Abstract

Rhabdomyosarcoma (RMS) is a malignant mesenchymal tumor and the most common soft tissue sarcoma in children. Because of several complications associated with intensive multimodal therapies, including growth disturbance and secondary cancer, novel therapies with less toxicity are urgently needed. C‐type natriuretic peptide (CNP), an endogenous peptide secreted by endothelial cells, exerts antiproliferative effects in multiple types of mesenchymal cells. Therefore, we investigated whether CNP attenuates proliferation of RMS cells. We examined RMS patient samples and RMS cell lines. All RMS clinical samples expressed higher levels of guanylyl cyclase B (GC‐B), the specific receptor for CNP, than RMS cell lines. GC‐B expression in RMS cells decreased with the number of passages in vitro. Therefore, GC‐B stable expression lines were established to mimic clinical samples. CNP increased cyclic guanosine monophosphate (cGMP) levels in RMS cells in a dose‐dependent manner, demonstrating the biological activity of CNP. However, because cGMP is quickly degraded by phosphodiesterases (PDEs), the selective PDE5 inhibitor sildenafil was added to inhibit its degradation.

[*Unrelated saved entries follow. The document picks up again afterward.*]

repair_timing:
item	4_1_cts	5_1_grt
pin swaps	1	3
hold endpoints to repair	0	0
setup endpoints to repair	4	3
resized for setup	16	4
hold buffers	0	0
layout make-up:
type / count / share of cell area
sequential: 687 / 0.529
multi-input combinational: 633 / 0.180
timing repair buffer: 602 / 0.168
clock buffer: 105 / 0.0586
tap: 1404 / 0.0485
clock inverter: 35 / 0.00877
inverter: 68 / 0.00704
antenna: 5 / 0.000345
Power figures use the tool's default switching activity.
===== src/flat_wrapper.sv =====
// flat-port wrapper written by rule: the top's interface ports become plain ports
module ifu_fetch_redirect_flat import ifu_fetch_redirect_pkg::*;
#(
    parameter logic [31:0] RESET_PC   = RESET_PC_DEFAULT,
    parameter int          FIFO_DEPTH = 2
)
  (i_clk, i_rst, bus_i_jump_en, bus_i_jump_addr, bus_i_imem_req_ready, bus_i_imem_rsp_valid, bus_i_imem_rsp_data, bus_i_ifu_ready, bus_o_imem_req_valid, bus_o_imem_addr, bus_o_ifu_valid, bus_o_ifu_instr, bus_o_ifu_pc);
  ifu_fetch_redirect_if bus_i ();
  input  logic i_clk;
  input  logic i_rst;
  input wire logic [$bits(bus_i.i_jump_en)-1:0] bus_i_jump_en;
  input wire logic [$bits(bus_i.i_jump_addr)-1:0] bus_i_jump_addr;
  input wire logic [$bits(bus_i.i_imem_req_ready)-1:0] bus_i_imem_req_ready;
  input wire logic [$bits(bus_i.i_imem_rsp_valid)-1:0] bus_i_imem_rsp_valid;
  input wire logic [$bits(bus_i.i_imem_rsp_data)-1:0] bus_i_imem_rsp_data;
  input wire logic [$bits(bus_i.i_ifu_ready)-1:0] bus_i_ifu_ready;
  output wire logic [$bits(bus_i.o_imem_req_valid)-1:0] bus_o_imem_req_valid;
  output wire logic [$bits(bus_i.o_imem_addr)-1:0] bus_o_imem_addr;
  output wire logic [$bits(bus_i.o_ifu_valid)-1:0] bus_o_ifu_valid;
  output wire logic [$bits(bus_i.o_ifu_instr)-1:0] bus_o_ifu_instr;
  output wire logic [$bits(bus_i.o_ifu_pc)-1:0] bus_o_ifu_pc;
  assign bus_i.i_jump_en = bus_i_jump_en;
  assign bus_i.i_jump_addr = bus_i_jump_addr;
  assign bus_i.i_imem_req_ready = bus_i_imem_req_ready;
  assign bus_i.i_imem_rsp_valid = bus_i_imem_rsp_valid;
  assign bus_i.i_imem_rsp_data = bus_i_imem_rsp_data;
  assign bus_i.i_ifu_ready = bus_i_ifu_ready;
  assign bus_o_imem_req_valid = bus_i.o_imem_req_valid;
  assign bus_o_imem_addr = bus_i.o_imem_addr;
  assign bus_o_ifu_valid = bus_i.o_ifu_valid;
  assign bus_o_ifu_instr = bus_i.o_ifu_instr;
  assign bus_o_ifu_pc = bus_i.o_ifu_pc;
  ifu_fetch_redirect #(.RESET_PC(RESET_PC), .FIFO_DEPTH(FIFO_DEPTH)) u_core (.i_clk(i_clk), .i_rst(i_rst), .bus(bus_i));
endmodule
==> config.mk <==
export PLATFORM = sky130hd
export DESIGN_NAME = ofmap_deaggregator
export DESIGN_NICKNAME = d
export VERILOG_FILES = /design/src/rtl/ofmap_deaggregator.sv
export SDC_FILE = /design/constraint.sdc
export NUM_CORES = 1
export LEC_CHECK = 0
export BUFFER_PORTS_ARGS = -buffer_cell sky130_fd_sc_hd__clkbuf_2
export CAP_MARGIN = 0
export CORE_MARGIN = 2
export CORE_UTILIZATION = 45
export CTS_BUF_LIST = sky130_fd_sc_hd__clkbuf_4
export DETAILED_ROUTE_END_ITERATION = 16
export GPL_TIMING_DRIVEN = 1
export PLACE_DENSITY = 0.71
export SETUP_SLACK_MARGIN = 0.02
export SYNTH_ARGS = -nofsm -noshare
export SYNTH_HDL_FRONTEND = slang
export SYNTH_SLANG_ARGS = --single-unit
==> constraint.sdc <==
create_clock -name clk -period 16.2 [get_ports clk]
set_clock_uncertainty 0.2 [all_clocks]
set_input_delay 3.24 -clock clk [delete_from_list [all_inputs] [get_ports clk]]
set_output_delay 3.24 -clock clk [all_outputs]
set_load 0.005 [all_outputs]
## src/rtl/handshake_constant_burst_if.sv

```systemverilog
// Handshake bundle for handshake_constant_burst: control token in, constant bursts out.
// master = environment (upstream producer + downstream consumer), slave = the block.
interface handshake_constant_burst_if #(
  parameter int unsigned DATA_WIDTH = 32,
  parameter int unsigned CNT_WIDTH  = 16
);
  logic                  ctrl_valid;
  logic                  ctrl_ready;
  logic [DATA_WIDTH-1:0] outs;
  logic                  outs_valid;
  logic                  outs_ready;
  logic                  outs_last;
  logic [CNT_WIDTH-1:0]  emitted;

  modport master (
    output ctrl_valid, outs_ready,
    input  ctrl_ready, outs, outs_valid, outs_last, emitted
  );

  modport slave (
    input  ctrl_valid, outs_ready,
    output ctrl_ready, outs, outs_valid, outs_last, emitted
  );
endinterface

```

## src/rtl/handshake_constant_burst.sv

```systemverilog
// Registered constant source: each accepted control token yields REPEAT copies of VALUE
// on a valid/ready channel, with a wrapping count of all copies transferred.
module handshake_constant_burst #(
  parameter int unsigned            DATA_WIDTH = 32,
  parameter logic [DATA_WIDTH-1:0]  VALUE      = '0,
  parameter int unsigned            REPEAT     = 1,
  parameter int unsigned            CNT_WIDTH  = 16
) (
  input  logic                     clk,
  input  logic                     rst,
  handshake_constant_burst_if.slave io_hs
);

  localparam int unsigned CW = $clog2(REPEAT + 1);

  generate
    if (REPEAT < 1) begin : g_bad_repeat
      $error("handshake_constant_burst: REPEAT must be >= 1");
    end
  endgenerate

  // r_cnt = copies still owed, including the one currently presented
  logic [CW-1:0]        r_cnt;
  logic [CW-1:0]        w_cnt_nxt;
  logic [CNT_WIDTH-1:0] r_emitted;
  logic [CNT_WIDTH-1:0] w_emitted_nxt;
  logic                 w_ctrl_ready;
  logic                 w_fire_in;
  logic                 w_fire_out;

  always_ff @(posedge clk or posedge rst) begin
    if (rst) begin
      r_cnt     <= '0;
      r_emitted <= '0;
    end else begin
      r_cnt     <= w_cnt_nxt;
      r_emitted <= w_emitted_nxt;
    end
  end

  // New token is taken in the same cycle the last copy drains (no bubble at REPEAT=1)
  always_comb begin
    w_cnt_nxt     = r_cnt;
    w_emitted_nxt = r_emitted;
    w_ctrl_ready  = !rst && ((r_cnt == '0) || ((r_cnt == CW'(1)) && io_hs.outs_ready));
    w_fire_in     = io_hs.ctrl_valid && w_ctrl_ready;
    w_fire_out    = (r_cnt != '0) && io_hs.outs_ready;
    if (w_fire_in) begin
      w_cnt_nxt = CW'(REPEAT);
    end else if (w_fire_out) begin
      w_cnt_nxt = r_cnt - CW'(1);
    end
    if (w_fire_out) begin
      w_emitted_nxt = r_emitted + CNT_WIDTH'(1);
    end
  end

  assign io_hs.outs       = VALUE;
  assign io_hs.outs_valid = (r_cnt != '0);
  assign io_hs.outs_last  = (r_cnt == CW'(1));
  assign io_hs.ctrl_ready = w_ctrl_ready;
  assign io_hs.emitted    = r_emitted;

endmodule
```

## src/flat_wrapper.sv

```systemverilog
// flat-port wrapper written by rule: the top's interface ports become plain ports
module handshake_constant_burst_flat 
#(
  parameter int unsigned            DATA_WIDTH = 32,
  parameter logic [DATA_WIDTH-1:0]  VALUE      = '0,
  parameter int unsigned            REPEAT     = 1,
  parameter int unsigned            CNT_WIDTH  = 16
)
  (clk, rst, io_hs_ctrl_valid, io_hs_outs_ready, io_hs_ctrl_ready, io_hs_outs, io_hs_outs_valid, io_hs_outs_last, io_hs_emitted);
  handshake_constant_burst_if #(.DATA_WIDTH(DATA_WIDTH), .CNT_WIDTH(CNT_WIDTH)) io_hs_i ();
  input  logic clk;
  input  logic rst;
  input wire logic [$bits(io_hs_i.ctrl_valid)-1:0] io_hs_ctrl_valid;
  input wire logic [$bits(io_hs_i.outs_ready)-1:0] io_hs_outs_ready;
  output wire logic [$bits(io_hs_i.ctrl_ready)-1:0] io_hs_ctrl_ready;
  output wire logic [$bits(io_hs_i.outs)-1:0] io_hs_outs;
  output wire logic [$bits(io_hs_i.outs_valid)-1:0] io_hs_outs_valid;
  output wire logic [$bits(io_hs_i.outs_last)-1:0] io_hs_outs_last;
  output wire logic [$bits(io_hs_i.emitted)-1:0] io_hs_emitted;
  assign io_hs_i.ctrl_valid = io_hs_ctrl_valid;
  assign io_hs_i.outs_ready = io_hs_outs_ready;
  assign io_hs_ctrl_ready = io_hs_i.ctrl_ready;
  assign io_hs_outs = io_hs_i.outs;
  assign io_hs_outs_valid = io_hs_i.outs_valid;
  assign io_hs_outs_last = io_hs_i.outs_last;
  assign io_hs_emitted = io_hs_i.emitted;
  handshake_constant_burst #(.DATA_WIDTH(DATA_WIDTH), .VALUE(VALUE), .REPEAT(REPEAT), .CNT_WIDTH(CNT_WIDTH)) u_core (.clk(clk), .rst(rst), .io_hs(io_hs_i));
endmodule
```
<file path="config.mk">
export PLATFORM = sky130hd
export DESIGN_NAME = vend_session_arbiter_flat
export DESIGN_NICKNAME = d
export VERILOG_FILES = /design/src/rtl/vend_session_arbiter_if.sv /design/src/rtl/vend_session_arbiter.sv /design/src/flat_wrapper.sv
export SDC_FILE = /design/constraint.sdc
export NUM_CORES = 1
export LEC_CHECK = 0
export BUFFER_PORTS_ARGS = -buffer_cell sky130_fd_sc_hd__buf_2
export CORE_ASPECT_RATIO = 1.5
export CORE_MARGIN = 4
export CORE_UTILIZATION = 54
export CTS_BUF_LIST = sky130_fd_sc_hd__clkbuf_2 sky130_fd_sc_hd__clkbuf_4 sky130_fd_sc_hd__clkbuf_8
export CTS_CLUSTER_SIZE = 25
export DETAILED_ROUTE_END_ITERATION = 10
export PLACE_DENSITY = 0.78
export SYNTH_ARGS = -nofsm -noshare
export SYNTH_HDL_FRONTEND = slang
export SYNTH_SLANG_ARGS = --single-unit
</file>
<file path="constraint.sdc">
create_clock -name clk -period 4.2 [get_ports clk]
set_input_delay 0.63 -clock clk [delete_from_list [all_inputs] [get_ports clk]]
set_output_delay 0.63 -clock clk [all_outputs]
set_load 0.02 [all_outputs]
</file>
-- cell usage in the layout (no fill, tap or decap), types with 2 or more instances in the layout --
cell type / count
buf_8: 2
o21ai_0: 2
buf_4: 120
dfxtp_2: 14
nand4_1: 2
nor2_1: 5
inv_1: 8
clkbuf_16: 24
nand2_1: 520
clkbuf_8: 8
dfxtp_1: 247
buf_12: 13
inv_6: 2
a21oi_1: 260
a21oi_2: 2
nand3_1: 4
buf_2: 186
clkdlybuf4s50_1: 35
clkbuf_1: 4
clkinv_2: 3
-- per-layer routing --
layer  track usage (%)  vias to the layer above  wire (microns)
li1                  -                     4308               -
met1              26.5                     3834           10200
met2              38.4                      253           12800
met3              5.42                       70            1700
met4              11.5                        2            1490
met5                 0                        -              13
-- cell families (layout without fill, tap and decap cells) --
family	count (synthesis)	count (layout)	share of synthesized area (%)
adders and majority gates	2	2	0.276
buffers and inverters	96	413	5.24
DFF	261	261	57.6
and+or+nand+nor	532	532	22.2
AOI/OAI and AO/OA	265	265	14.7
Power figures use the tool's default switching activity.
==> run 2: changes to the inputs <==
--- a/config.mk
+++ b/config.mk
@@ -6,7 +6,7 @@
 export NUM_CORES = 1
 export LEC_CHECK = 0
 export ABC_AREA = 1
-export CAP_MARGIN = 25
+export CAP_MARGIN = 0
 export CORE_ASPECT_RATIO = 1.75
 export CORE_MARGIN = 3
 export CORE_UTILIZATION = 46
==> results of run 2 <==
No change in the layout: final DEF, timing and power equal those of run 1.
## src/rtl/approx_error_monitor.sv

```systemverilog
// Windowed error-distance monitor for an approximate adder: measures |A+B - SUM|
// over WIN accepted samples and reports error count, maximum and saturating sum.
module approx_error_monitor #(
  parameter int N     = 8,
  parameter int WIN   = 256,
  parameter int SUM_W = 24
) (
  input  logic             clk,
  input  logic             rst_n,
  input  logic             start,
  input  logic             in_valid,
  output logic             in_ready,
  input  logic [N-1:0]     A,
  input  logic [N-1:0]     B,
  input  logic [N:0]       SUM,
  output logic             res_valid,
  input  logic             res_ready,
  output logic [15:0]      err_cnt,
  output logic [N:0]       max_ed,
  output logic [SUM_W-1:0] sum_ed,
  output logic             busy
);

  typedef enum logic [1:0] {IDLE, RUN, DRAIN, REPORT} state_t;

  // Accumulator add width: wide enough that sum_ed + ED cannot wrap before the clamp.
  localparam int              AW      = ((SUM_W > N + 1) ? SUM_W : N + 1) + 1;
  localparam logic [15:0]     LAST    = 16'(WIN - 1);
  localparam logic [SUM_W-1:0] SUM_MAX = {SUM_W{1'b1}};

  state_t         state;
  logic [15:0]    sample_cnt;
  logic           drain_cnt;
  logic           s1_valid;
  logic           s1_nz;
  logic [N:0]     s1_ed;

  logic           accept;
  logic [N:0]     exact;
  logic [N:0]     ed;
  logic [AW-1:0]  sum_ext;
  logic [SUM_W-1:0] sum_next;

  assign in_ready  = (state == RUN);
  assign res_valid = (state == REPORT);
  assign busy      = (state != IDLE);
  assign accept    = in_valid && in_ready;

  // NOTE: every variable assigned in always_comb gets a value on every path,
  // otherwise synthesis infers a latch.
  always_comb begin
    exact   = {1'b0, A} + {1'b0, B};
    ed      = (exact >= SUM) ? (exact - SUM) : (SUM - exact);
    sum_ext = AW'(sum_ed) + AW'(s1_ed);
    if (sum_ext > AW'(SUM_MAX)) sum_next = SUM_MAX;
    else                        sum_next = sum_ext[SUM_W-1:0];
  end

  // NOTE: sequential state uses non-blocking assignments only, so every
  // register samples the pre-edge values regardless of statement order.
  always_ff @(posedge clk) begin
    if (!rst_n) begin
      state      <= IDLE;
      sample_cnt <= '0;
      drain_cnt  <= 1'b0;
      s1_valid   <= 1'b0;
      s1_nz      <= 1'b0;
      s1_ed      <= '0;
      err_cnt    <= '0;
      max_ed     <= '0;
      sum_ed     <= '0;
    end else begin
      // Stage 1: register ED of the accepted sample.
      s1_valid <= accept;
      s1_ed    <= ed;
      s1_nz    <= |ed;

      // Stage 2: fold the stage-1 result into the window statistics.
      if (s1_valid) begin
        if (s1_nz)          err_cnt <= err_cnt + 16'd1;
        if (s1_ed > max_ed) max_ed  <= s1_ed;
        sum_ed <= sum_next;
      end

      case (state)
        IDLE: begin
          if (start) begin
            state      <= RUN;
            sample_cnt <= '0;
            err_cnt    <= '0;
            max_ed     <= '0;
            sum_ed     <= '0;
          end
        end
        RUN: begin
          if (accept) begin
            sample_cnt <= sample_cnt + 16'd1;
            if (sample_cnt == LAST) begin
              state     <= DRAIN;
              drain_cnt <= 1'b0;
            end
          end
        end
        DRAIN: begin
          // Two cycles let the last sample pass both pipeline stages.
          if (drain_cnt) state <= REPORT;
          drain_cnt <= 1'b1;
        end
        REPORT: begin
          if (res_ready) state <= IDLE;
        end
        default: state <= IDLE;
      endcase
    end
  end

endmodule

```

## config.mk

```make
export PLATFORM = sky130hd
export DESIGN_NAME = approx_error_monitor
export DESIGN_NICKNAME = d
export VERILOG_FILES = /design/src/rtl/approx_error_monitor.sv
export SDC_FILE = /design/constraint.sdc
export NUM_CORES = 1
export LEC_CHECK = 0
export ABC_AREA = 1
export BUFFER_PORTS_ARGS = -buffer_cell sky130_fd_sc_hd__buf_4
export CORE_ASPECT_RATIO = 0.7
export CORE_MARGIN = 2
export CORE_UTILIZATION = 53
export CTS_CLUSTER_DIAMETER = 60
export DETAILED_ROUTE_END_ITERATION = 10
export PLACE_DENSITY_LB_ADDON = 0.2
export SETUP_SLACK_MARGIN = 0.15
export SLEW_MARGIN = 20
export SYNTH_ARGS = -nofsm -noshare
export SYNTH_HDL_FRONTEND = slang
export SYNTH_SLANG_ARGS = --single-unit
```

## constraint.sdc

```tcl
create_clock -name clk -period 2.87 [get_ports clk]
set_input_delay 0.287 -clock clk [delete_from_list [all_inputs] [get_ports clk]]
set_output_delay 0.287 -clock clk [all_outputs]
set_load 0.01 [all_outputs]
```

In vitro, CNP, and sildenafil synergistically inhibited proliferation of RMS cells stably expressing GC‐B and decreased Raf‐1, Mitogen‐activated protein kinase kinase (MEK), and extracellular signal‐regulated kinase (ERK) phosphorylation. These results suggested that CNP in combination with sildenafil exerts antiproliferative effects on RMS cells by inhibiting the Raf/MEK/ERK pathway. This regimen exerted synergistic effects on tumor growth inhibition without severe adverse effects in vivo such as body weight loss. Thus, CNP in combination with sildenafil represents a promising new therapeutic approach against RMS.